Assignment: Return exactly and only these lines: the first of the listing through the one containing "export NUM_CORES = 1".

Records for this exercise:
◆ ◆ ◆
===== config.mk =====
export PLATFORM = sky130hd
export DESIGN_NAME = thermometer_serializer16
export DESIGN_NICKNAME = d
export VERILOG_FILES = /design/src/rtl/thermometer_serializer16.sv
export SDC_FILE = /design/constraint.sdc
export NUM_CORES = 1
export LEC_CHECK = 0
export CORE_ASPECT_RATIO = 1.4
export CORE_MARGIN = 5
export CORE_UTILIZATION = 46
export CTS_CLUSTER_SIZE = 24
export DETAILED_ROUTE_END_ITERATION = 10
export PLACE_DENSITY = 0.72
export SYNTH_ARGS = -nofsm -noshare
export SYNTH_HDL_FRONTEND = slang
export SYNTH_SLANG_ARGS = --single-unit

===== constraint.sdc =====
create_clock -name clk -period 2.35 [get_ports clk]
set_input_delay 0.3525 -clock clk [delete_from_list [all_inputs] [get_ports clk]]
set_output_delay 0.3525 -clock clk [all_outputs]
set_load 0.01 [all_outputs]

===== src/rtl/thermometer_serializer16.sv =====
// thermometer_serializer16
// Expands an accepted ones count (0..N) into an N-beat serial stream (count
// ones, then zeros) and presents the matching N-bit thermometer word in
// parallel. Counts above N are clamped to N, and err pulses for one cycle.
//
// Ports:
//   clk, rst           clock, asynchronous active-high reset
//   in_valid/in_ready  count handshake (in_ready is combinational)
//   in_count           ones count to expand, CW bits
//   out_valid/out_ready serial beat handshake
//   out_bit, out_last  current beat and last-beat flag (registered)
//   out_word           thermometer word of the last accepted count (registered)
//   err                one-cycle pulse after accepting a clamped count
module thermometer_serializer16 #(
  parameter int unsigned N  = 16,
  parameter int unsigned CW = 5
) (
  input  logic          clk,
  input  logic          rst,
  input  logic          in_valid,
  output logic          in_ready,
  input  logic [CW-1:0] in_count,
  output logic          out_valid,
  input  logic          out_ready,
  output logic          out_bit,
  output logic          out_last,
  output logic [N-1:0]  out_word,
  output logic          err
);

  typedef enum logic [0:0] {
    IDLE  = 1'b0,
    SHIFT = 1'b1
  } state_t;

  state_t        state, state_n;
  logic [CW-1:0] k, k_n;
  logic [CW-1:0] cnt, cnt_n;
  logic [N-1:0]  word_n;
  logic          err_n;
  logic          out_valid_n, out_bit_n, out_last_n;

  logic          accept;
  logic          over;
  logic [CW-1:0] clamp_cnt;
  logic [N-1:0]  therm;

  // Ready in IDLE, or on the consumed last beat so streams can run back-to-back
  assign in_ready = !rst && ((state == IDLE) ||
                             ((state == SHIFT) && out_last && out_ready));
  assign accept   = in_valid && in_ready;

  // Clamp the incoming count and build its thermometer word
  assign over      = (in_count > CW'(N));
  assign clamp_cnt = over ? CW'(N) : in_count;

  always_comb begin
    therm = '0;
    for (int i = 0; i < int'(N); i++) begin
      therm[i] = (CW'(i) < clamp_cnt);
    end
  end

  // Next-state and next-output logic
  always_comb begin
    state_n = state;
    k_n     = k;
    cnt_n   = cnt;
    word_n  = out_word;
    err_n   = 1'b0;

    case (state)
      IDLE: begin
        if (accept) begin
          state_n = SHIFT;
          k_n     = '0;
          cnt_n   = clamp_cnt;
          word_n  = therm;
          err_n   = over;
        end
      end
      SHIFT: begin
        if (out_ready) begin
          if (out_last) begin
            if (accept) begin
              k_n    = '0;
              cnt_n  = clamp_cnt;
              word_n = therm;
              err_n  = over;
            end else begin
              state_n = IDLE;
              k_n     = '0;
            end
          end else begin
            k_n = k + CW'(1);
          end
        end
      end
      default: begin
        state_n = IDLE;
        k_n     = '0;
      end
    endcase

    // Beat outputs are derived from next-state values so bit and last share one register stage
    out_valid_n = (state_n == SHIFT);
    out_bit_n   = (state_n == SHIFT) && (k_n < cnt_n);
    out_last_n  = (state_n == SHIFT) && (k_n == CW'(N - 1));
  end

  // State and output registers
  always_ff @(posedge clk or posedge rst) begin
    if (rst) begin
      state     <= IDLE;
      k         <= '0;
      cnt       <= '0;
      out_word  <= '0;
      out_valid <= 1'b0;
      out_bit   <= 1'b0;
      out_last  <= 1'b0;
      err       <= 1'b0;
    end else begin
      state     <= state_n;
      k         <= k_n;
      cnt       <= cnt_n;
      out_word  <= word_n;
      out_valid <= out_valid_n;
      out_bit   <= out_bit_n;
      out_last  <= out_last_n;
      err       <= err_n;
    end
  end

endmodule


==> flow_metrics.env <==
export IMPL_arrival_ps=2470
export IMPL_crit_top_cell="a21o_1"
export IMPL_worstHoldPathType="flop to flop"
export IMPL_initial_core_util_pct=48.2
export IMPL_layout_min_cycle_time_ps=2260
export IMPL_hold_viol=0
export IMPL_ys_types=40
export IMPL_synth_edf_count=0
export IMPL_path_cells="clkdlybuf4s50_1, nor2b_1, nand2_1, o21a_1, ha_1, a21o_1, a21o_1, a221o_1, a21oi_1"
export IMPL_yosys_top_cells_area="dfrtp_1, nand2_1, ha_1"
export IMPL_ant_nets=0
export IMPL_cpLargestDelayFamily="compound AO/OA/AOI/OAI gates"
export IMPL_syn_inst=158
export IMPL_syn2layout_area_growth_pct=37.6
export IMPL_numCtsBuffers=5
export IMPL_synth_mux_area_share_pct=0.749
export IMPL_globalplace_congestion=0.940
export IMPL_async_reset_ff_share_pct=100
export IMPL_diodes=0
export IMPL_cpMaxStageDelayCell="clkdlybuf4s50_1"
export IMPL_timing_slew_headroom_pct=75.5
export IMPL_endpoint_kind="flop"
export IMPL_synth_area_leader_cell="dfrtp_1"
export IMPL_powerDensity_mw_per_mm2=1230
export IMPL_rsz0062_at_grt="false"
export IMPL_finalMaxSlewViolations=0
export IMPL_viasPerCell=5.57
export IMPL_yosysMostFrequentCell="dfrtp_1"
export IMPL_fp_dieW_um=58.3
export IMPL_grt_pass1_wl_um=6180
export IMPL_synth_ff_type="dfrtp_1"
export IMPL_synth_top_family_by_area="simple AND/OR/NAND/NOR gates"
export IMPL_status="finished, final reports clean"
export IMPL_worstSetupStartpointType="primary input"
export IMPL_crit_type="primary input to flop"
export IMPL_setup_tns_ps=0
export IMPL_antenna_found_initial=0
export IMPL_drt_iter0_drc=43
export IMPL_peakVddDrop_v=0.000736
export IMPL_cts_buffer_depth=2
export IMPL_synth_compound_area_share_pct=20.0
export IMPL_max_freq_ghz=0.442
export IMPL_critPathBufInv=1
export IMPL_clkLatencyLatePin_ps=280
export IMPL_io_pins=30
export IMPL_setup_viol=0
export IMPL_portBuffers=29
export IMPL_grt_start_max_net_pins=31
export IMPL_grt_usage_pct=17.6
export IMPL_cp_required_ps=2560
export IMPL_dieArea_mm2=0.00453
export IMPL_grt_pass1_vias=1425
export IMPL_drcViolationCount=0
export IMPL_row_count=24
export IMPL_power_uw=2540
export IMPL_synth_commonest_cells="dfrtp_1, nand2_1, o21ai_1"
export IMPL_grt_overflow=0
export IMPL_crit_path_max_fanout=6
export IMPL_nNetsFinal=220
export IMPL_wl_per_cell_um=14.6
export IMPL_root_buffer="clkbuf_8"
export IMPL_ys_warn_count=0
export IMPL_syn_avg_cell_area_um2=9.52
export IMPL_fin_crit_sh_pct=96.3
export IMPL_vias=1371
export IMPL_die_h_um=77.7
export IMPL_drive_gt1_share_pct=16.9
export IMPL_synth_simple_gate_area_share_pct=20.7
export IMPL_clkTransAtPathRegs_ps=60
export IMPL_fin_skew_ps=1.88
export IMPL_cts_sinks=30
export IMPL_core_area_mm2=0.00312
export IMPL_synth_nets=172
export IMPL_synth_top_area_share_pct=49.9
export IMPL_cts_max_level=2
export IMPL_max_stage_delay_ps=480
export IMPL_maxCapViolations=0
export IMPL_worst_pin_slew_ps=367
export IMPL_seq_area_frac_synth_pct=49.9
export IMPL_wl_um=3590
export IMPL_synthXorXnorAreaFrac_pct=0
export IMPL_synth_seq_cells=30
export IMPL_syn_cell_area_mm2=0.00150
export IMPL_synth_adder_area_share_pct=4.16
export IMPL_dp_hpwl_um=2750
export IMPL_cts_tree="done"
export IMPL_p_leak_uw=0.000967
export IMPL_drt_pass1_iterations=4
-- sequential cells by signal, indices dropped and copies added, names as in the netlist --
register	cells
out_word	16
out_last	1
cnt	5
out_bit	1
err	1
state	1
k	5
-- metal layers --
metal  GRT usage [%]  vias up  share of wire [%]
li1                -      654                  -
met1            18.7      641                 38
met2            28.5       53                 51
met3            5.48       23                5.3
met4            12.8        0                5.1
met5               0        -                  0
◆ ◆ ◆
Answer to the exercise:
===== config.mk =====
export PLATFORM = sky130hd
export DESIGN_NAME = thermometer_serializer16
export DESIGN_NICKNAME = d
export VERILOG_FILES = /design/src/rtl/thermometer_serializer16.sv
export SDC_FILE = /design/constraint.sdc
export NUM_CORES = 1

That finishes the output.